Work to complete: How many lines below contain the word "decap"? Give only the number.

Extracted information:
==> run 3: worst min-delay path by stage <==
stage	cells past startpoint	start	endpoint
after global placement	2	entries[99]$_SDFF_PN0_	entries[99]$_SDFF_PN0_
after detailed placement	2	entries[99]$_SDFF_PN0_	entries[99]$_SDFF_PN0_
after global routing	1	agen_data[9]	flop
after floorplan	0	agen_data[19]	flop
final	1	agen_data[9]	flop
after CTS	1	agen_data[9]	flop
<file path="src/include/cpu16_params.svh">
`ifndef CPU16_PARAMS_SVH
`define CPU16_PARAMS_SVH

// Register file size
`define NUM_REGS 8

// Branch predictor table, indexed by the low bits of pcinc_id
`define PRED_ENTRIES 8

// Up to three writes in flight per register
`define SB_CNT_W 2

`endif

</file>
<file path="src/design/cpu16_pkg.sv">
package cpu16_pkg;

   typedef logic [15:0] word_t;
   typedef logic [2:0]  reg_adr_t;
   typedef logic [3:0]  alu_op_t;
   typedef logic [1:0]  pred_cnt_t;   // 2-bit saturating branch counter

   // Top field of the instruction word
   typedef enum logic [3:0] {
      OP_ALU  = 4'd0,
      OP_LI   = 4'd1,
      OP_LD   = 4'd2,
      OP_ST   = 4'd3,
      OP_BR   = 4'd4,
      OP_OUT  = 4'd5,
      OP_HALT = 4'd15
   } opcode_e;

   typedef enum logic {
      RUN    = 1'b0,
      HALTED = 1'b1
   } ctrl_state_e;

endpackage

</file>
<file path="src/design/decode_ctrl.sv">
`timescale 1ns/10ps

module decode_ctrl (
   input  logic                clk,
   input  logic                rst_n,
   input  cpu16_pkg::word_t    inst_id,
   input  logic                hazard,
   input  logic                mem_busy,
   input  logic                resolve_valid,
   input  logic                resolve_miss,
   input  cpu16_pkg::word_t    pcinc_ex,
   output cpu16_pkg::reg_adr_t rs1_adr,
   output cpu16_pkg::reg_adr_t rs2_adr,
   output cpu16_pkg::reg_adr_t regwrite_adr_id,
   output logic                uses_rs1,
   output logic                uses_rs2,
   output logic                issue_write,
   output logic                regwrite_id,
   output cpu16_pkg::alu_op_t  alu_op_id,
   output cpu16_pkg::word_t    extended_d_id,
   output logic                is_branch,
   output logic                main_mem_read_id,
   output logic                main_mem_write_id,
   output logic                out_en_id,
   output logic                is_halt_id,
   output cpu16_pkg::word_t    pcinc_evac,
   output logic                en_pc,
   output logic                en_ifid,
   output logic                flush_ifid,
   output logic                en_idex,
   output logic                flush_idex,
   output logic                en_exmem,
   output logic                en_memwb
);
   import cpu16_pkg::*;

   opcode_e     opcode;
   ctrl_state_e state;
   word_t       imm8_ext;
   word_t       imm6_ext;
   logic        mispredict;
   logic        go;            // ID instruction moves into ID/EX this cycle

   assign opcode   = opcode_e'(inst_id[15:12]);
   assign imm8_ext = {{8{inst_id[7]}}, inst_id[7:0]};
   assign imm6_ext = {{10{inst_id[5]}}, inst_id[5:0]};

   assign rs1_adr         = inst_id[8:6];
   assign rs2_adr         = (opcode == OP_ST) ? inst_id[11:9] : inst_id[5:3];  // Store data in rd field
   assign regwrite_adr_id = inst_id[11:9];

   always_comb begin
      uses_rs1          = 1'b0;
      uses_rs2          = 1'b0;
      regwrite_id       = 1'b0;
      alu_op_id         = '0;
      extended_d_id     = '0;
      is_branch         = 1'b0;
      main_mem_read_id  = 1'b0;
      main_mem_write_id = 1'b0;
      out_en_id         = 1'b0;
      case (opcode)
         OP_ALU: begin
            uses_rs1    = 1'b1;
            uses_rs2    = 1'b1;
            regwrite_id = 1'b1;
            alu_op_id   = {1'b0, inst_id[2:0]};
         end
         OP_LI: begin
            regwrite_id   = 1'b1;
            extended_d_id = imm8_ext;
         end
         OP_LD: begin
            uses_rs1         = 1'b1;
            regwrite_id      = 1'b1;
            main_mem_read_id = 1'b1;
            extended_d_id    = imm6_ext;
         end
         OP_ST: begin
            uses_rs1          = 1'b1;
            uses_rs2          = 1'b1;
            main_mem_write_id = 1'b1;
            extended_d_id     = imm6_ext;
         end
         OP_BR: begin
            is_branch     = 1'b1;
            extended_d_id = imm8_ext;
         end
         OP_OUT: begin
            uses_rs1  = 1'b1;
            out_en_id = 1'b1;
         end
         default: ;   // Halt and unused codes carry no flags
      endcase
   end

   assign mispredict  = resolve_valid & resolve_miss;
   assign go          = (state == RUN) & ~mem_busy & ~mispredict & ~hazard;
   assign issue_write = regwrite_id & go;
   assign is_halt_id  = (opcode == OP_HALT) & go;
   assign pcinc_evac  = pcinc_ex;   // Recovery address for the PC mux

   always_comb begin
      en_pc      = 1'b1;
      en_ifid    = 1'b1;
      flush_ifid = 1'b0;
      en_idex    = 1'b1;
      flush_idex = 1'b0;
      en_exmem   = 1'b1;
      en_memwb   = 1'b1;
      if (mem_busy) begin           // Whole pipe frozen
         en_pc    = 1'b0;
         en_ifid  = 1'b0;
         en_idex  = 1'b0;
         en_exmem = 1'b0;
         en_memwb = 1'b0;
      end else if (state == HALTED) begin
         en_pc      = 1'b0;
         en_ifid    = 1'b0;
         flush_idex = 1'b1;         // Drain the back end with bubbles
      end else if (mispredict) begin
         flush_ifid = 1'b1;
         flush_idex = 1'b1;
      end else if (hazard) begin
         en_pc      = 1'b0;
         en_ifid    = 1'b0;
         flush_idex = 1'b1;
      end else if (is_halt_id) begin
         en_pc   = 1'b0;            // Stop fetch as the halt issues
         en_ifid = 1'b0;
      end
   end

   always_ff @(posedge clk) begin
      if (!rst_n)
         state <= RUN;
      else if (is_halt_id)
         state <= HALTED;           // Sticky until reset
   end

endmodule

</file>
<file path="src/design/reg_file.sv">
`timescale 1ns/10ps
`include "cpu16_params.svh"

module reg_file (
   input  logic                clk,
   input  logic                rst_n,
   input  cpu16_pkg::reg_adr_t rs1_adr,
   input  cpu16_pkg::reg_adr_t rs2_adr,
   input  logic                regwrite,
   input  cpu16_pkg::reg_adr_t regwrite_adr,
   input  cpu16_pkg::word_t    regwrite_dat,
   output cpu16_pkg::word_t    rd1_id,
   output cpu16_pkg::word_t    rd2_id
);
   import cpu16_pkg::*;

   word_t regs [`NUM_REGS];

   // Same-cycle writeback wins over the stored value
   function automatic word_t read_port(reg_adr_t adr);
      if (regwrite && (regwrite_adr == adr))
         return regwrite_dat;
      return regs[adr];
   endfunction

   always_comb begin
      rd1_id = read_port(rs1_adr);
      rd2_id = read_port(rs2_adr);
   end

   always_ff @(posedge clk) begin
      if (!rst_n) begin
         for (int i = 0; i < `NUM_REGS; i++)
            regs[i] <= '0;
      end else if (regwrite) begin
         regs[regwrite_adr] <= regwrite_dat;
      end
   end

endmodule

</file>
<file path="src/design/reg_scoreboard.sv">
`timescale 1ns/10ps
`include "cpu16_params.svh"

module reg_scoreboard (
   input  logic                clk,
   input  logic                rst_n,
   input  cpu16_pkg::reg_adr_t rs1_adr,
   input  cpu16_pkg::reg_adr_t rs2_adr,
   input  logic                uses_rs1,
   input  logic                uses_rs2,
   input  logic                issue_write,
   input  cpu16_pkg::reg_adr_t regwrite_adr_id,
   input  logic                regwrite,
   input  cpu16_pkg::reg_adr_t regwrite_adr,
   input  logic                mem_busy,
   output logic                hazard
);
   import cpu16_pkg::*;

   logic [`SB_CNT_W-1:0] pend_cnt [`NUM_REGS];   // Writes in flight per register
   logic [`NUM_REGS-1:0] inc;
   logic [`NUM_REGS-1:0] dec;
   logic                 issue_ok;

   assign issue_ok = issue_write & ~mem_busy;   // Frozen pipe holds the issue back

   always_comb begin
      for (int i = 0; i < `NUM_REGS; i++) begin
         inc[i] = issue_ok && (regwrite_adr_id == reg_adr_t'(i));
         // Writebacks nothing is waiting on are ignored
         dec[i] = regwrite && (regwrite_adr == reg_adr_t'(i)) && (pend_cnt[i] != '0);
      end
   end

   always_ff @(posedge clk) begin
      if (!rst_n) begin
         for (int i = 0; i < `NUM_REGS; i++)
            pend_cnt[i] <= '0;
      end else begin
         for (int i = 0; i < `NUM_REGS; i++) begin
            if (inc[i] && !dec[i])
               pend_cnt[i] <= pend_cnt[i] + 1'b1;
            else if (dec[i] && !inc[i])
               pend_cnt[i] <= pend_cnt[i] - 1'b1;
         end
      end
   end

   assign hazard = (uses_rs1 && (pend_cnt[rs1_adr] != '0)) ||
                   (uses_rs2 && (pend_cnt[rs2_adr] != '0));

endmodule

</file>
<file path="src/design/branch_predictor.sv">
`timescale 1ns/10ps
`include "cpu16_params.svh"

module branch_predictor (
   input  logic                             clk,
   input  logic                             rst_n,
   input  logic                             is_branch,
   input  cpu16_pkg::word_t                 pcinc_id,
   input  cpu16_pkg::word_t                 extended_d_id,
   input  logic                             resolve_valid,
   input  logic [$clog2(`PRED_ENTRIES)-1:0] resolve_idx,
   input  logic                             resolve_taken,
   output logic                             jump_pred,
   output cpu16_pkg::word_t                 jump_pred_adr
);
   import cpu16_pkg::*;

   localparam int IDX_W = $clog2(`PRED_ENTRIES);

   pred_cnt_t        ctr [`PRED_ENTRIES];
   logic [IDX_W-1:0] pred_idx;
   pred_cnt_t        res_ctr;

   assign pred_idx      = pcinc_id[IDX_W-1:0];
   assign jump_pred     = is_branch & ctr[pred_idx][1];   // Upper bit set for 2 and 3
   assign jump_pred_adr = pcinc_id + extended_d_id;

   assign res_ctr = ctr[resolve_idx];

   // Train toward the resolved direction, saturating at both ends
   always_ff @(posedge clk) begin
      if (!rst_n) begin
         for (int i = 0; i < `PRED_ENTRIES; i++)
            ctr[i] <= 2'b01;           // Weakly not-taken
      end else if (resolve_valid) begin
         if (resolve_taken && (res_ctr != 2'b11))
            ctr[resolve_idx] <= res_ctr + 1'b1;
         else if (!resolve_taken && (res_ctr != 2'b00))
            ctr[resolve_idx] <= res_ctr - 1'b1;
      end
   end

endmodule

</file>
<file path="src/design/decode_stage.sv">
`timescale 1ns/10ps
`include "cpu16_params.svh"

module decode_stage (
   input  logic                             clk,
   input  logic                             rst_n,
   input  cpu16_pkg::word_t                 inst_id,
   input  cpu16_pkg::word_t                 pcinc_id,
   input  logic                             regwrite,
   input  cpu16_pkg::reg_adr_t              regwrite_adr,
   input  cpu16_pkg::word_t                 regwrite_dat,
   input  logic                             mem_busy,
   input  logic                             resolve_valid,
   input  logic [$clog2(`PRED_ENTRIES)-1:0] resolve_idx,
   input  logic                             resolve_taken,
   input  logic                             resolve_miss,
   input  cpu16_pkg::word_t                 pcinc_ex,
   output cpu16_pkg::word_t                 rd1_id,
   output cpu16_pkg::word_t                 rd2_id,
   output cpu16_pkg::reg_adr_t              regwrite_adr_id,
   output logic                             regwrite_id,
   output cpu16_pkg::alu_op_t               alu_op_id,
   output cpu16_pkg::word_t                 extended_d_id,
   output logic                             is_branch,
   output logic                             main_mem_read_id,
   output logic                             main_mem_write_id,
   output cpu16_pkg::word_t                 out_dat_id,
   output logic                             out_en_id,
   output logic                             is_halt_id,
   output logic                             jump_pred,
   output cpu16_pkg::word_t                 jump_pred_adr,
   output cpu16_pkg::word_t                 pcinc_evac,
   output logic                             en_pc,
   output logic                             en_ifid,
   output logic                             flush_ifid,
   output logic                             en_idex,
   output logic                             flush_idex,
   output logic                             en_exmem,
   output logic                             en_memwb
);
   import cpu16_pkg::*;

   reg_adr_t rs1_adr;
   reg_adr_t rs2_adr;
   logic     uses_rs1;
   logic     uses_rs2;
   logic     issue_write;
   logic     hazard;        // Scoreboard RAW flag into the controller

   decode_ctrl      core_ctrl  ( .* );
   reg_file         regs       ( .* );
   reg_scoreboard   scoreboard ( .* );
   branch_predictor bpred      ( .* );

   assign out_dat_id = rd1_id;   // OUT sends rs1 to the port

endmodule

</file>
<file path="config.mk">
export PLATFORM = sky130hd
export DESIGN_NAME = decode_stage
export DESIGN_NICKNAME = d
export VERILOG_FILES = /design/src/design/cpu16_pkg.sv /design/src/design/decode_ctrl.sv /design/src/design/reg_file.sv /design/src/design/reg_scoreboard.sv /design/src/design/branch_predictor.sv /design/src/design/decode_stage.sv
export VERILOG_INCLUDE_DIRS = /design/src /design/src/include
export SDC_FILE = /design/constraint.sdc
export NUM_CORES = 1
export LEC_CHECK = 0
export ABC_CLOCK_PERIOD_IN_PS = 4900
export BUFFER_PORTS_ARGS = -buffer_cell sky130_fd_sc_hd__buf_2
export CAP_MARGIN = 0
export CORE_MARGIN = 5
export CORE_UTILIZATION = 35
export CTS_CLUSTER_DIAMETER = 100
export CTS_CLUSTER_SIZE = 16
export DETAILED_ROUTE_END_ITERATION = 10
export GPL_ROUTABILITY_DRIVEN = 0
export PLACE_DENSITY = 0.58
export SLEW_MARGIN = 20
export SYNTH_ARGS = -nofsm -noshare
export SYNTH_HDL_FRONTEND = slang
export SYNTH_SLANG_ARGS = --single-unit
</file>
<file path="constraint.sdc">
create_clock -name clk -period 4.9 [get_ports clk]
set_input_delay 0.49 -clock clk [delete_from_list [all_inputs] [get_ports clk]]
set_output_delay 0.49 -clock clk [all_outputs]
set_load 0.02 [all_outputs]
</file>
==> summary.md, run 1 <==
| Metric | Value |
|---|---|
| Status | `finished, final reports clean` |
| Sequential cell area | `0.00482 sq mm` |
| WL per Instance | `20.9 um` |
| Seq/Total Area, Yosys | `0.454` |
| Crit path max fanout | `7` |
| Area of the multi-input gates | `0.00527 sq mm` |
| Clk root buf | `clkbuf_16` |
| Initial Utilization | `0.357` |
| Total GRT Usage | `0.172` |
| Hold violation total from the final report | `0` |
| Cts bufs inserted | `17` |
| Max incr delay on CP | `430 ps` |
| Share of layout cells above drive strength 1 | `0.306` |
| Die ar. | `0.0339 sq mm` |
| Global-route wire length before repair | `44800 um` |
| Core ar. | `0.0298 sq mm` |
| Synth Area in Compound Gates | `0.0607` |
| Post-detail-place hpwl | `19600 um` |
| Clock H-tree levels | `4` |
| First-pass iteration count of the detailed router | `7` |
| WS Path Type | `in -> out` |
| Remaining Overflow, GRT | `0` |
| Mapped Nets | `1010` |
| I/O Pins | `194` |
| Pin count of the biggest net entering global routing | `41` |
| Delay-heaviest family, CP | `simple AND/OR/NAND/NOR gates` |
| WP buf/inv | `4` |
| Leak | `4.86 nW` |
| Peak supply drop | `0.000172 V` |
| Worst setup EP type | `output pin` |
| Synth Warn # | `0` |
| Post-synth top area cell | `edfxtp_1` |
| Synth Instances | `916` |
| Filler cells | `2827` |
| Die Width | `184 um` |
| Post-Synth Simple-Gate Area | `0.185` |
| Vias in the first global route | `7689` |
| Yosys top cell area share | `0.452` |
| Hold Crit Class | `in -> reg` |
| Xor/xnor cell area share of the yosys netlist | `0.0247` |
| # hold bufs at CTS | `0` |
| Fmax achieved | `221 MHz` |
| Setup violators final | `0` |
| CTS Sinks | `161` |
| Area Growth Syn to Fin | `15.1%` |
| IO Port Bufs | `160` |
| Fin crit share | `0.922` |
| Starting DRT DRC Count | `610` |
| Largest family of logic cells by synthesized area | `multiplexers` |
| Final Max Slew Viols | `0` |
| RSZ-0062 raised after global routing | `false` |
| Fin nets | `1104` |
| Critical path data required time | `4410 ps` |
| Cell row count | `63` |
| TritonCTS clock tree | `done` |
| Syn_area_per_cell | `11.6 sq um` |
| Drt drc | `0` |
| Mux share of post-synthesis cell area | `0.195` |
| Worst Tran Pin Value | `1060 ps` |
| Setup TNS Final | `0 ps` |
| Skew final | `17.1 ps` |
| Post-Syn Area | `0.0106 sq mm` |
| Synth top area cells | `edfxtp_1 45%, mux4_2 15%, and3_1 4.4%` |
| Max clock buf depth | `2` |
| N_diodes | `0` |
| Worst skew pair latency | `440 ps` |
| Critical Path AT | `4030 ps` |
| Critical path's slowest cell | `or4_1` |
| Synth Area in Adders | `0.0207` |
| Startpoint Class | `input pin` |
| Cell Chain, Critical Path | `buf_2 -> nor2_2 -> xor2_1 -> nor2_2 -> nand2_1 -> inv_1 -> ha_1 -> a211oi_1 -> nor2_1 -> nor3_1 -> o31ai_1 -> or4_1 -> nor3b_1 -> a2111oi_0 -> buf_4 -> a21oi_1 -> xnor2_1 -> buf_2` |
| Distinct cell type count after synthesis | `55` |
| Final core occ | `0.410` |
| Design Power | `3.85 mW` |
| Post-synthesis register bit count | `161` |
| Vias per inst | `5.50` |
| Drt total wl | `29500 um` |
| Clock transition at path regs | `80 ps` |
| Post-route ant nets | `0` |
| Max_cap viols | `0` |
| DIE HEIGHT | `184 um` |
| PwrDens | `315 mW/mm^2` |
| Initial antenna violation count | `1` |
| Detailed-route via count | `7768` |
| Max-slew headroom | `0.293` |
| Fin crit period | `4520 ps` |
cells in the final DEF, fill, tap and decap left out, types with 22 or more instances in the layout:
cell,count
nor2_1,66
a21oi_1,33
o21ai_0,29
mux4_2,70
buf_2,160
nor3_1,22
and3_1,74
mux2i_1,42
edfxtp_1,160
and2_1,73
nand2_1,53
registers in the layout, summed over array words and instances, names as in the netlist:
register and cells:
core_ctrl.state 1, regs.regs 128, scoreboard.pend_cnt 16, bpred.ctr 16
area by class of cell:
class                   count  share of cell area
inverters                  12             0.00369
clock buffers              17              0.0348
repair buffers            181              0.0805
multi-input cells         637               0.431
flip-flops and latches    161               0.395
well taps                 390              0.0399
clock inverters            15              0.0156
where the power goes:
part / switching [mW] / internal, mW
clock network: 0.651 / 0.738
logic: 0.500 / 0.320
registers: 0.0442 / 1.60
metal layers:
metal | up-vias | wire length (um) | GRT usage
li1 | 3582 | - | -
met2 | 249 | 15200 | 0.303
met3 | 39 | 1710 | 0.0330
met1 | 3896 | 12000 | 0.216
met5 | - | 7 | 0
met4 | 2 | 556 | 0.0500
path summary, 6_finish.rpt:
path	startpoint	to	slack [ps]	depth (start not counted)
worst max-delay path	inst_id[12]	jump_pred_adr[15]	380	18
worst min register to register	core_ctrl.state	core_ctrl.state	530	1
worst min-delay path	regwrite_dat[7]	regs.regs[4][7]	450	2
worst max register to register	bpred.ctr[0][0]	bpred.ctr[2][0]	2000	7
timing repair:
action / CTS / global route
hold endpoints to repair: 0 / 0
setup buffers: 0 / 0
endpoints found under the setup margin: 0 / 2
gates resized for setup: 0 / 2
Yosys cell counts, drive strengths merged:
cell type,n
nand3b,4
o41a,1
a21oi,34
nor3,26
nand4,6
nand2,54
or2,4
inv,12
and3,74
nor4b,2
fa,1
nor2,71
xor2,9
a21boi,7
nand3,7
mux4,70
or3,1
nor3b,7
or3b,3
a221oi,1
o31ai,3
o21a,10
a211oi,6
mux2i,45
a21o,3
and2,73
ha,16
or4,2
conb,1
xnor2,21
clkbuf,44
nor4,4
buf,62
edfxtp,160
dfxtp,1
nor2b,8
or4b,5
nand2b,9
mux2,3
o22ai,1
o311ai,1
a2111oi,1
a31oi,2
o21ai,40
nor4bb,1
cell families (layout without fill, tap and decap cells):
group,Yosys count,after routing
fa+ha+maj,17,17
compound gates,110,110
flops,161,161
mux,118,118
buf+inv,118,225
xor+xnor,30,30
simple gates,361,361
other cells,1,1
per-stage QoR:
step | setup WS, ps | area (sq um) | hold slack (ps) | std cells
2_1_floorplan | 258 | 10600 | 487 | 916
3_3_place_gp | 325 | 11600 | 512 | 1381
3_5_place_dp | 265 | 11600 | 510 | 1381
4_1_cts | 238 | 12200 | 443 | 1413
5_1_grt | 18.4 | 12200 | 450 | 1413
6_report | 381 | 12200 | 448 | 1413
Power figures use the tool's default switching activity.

Task answer: 2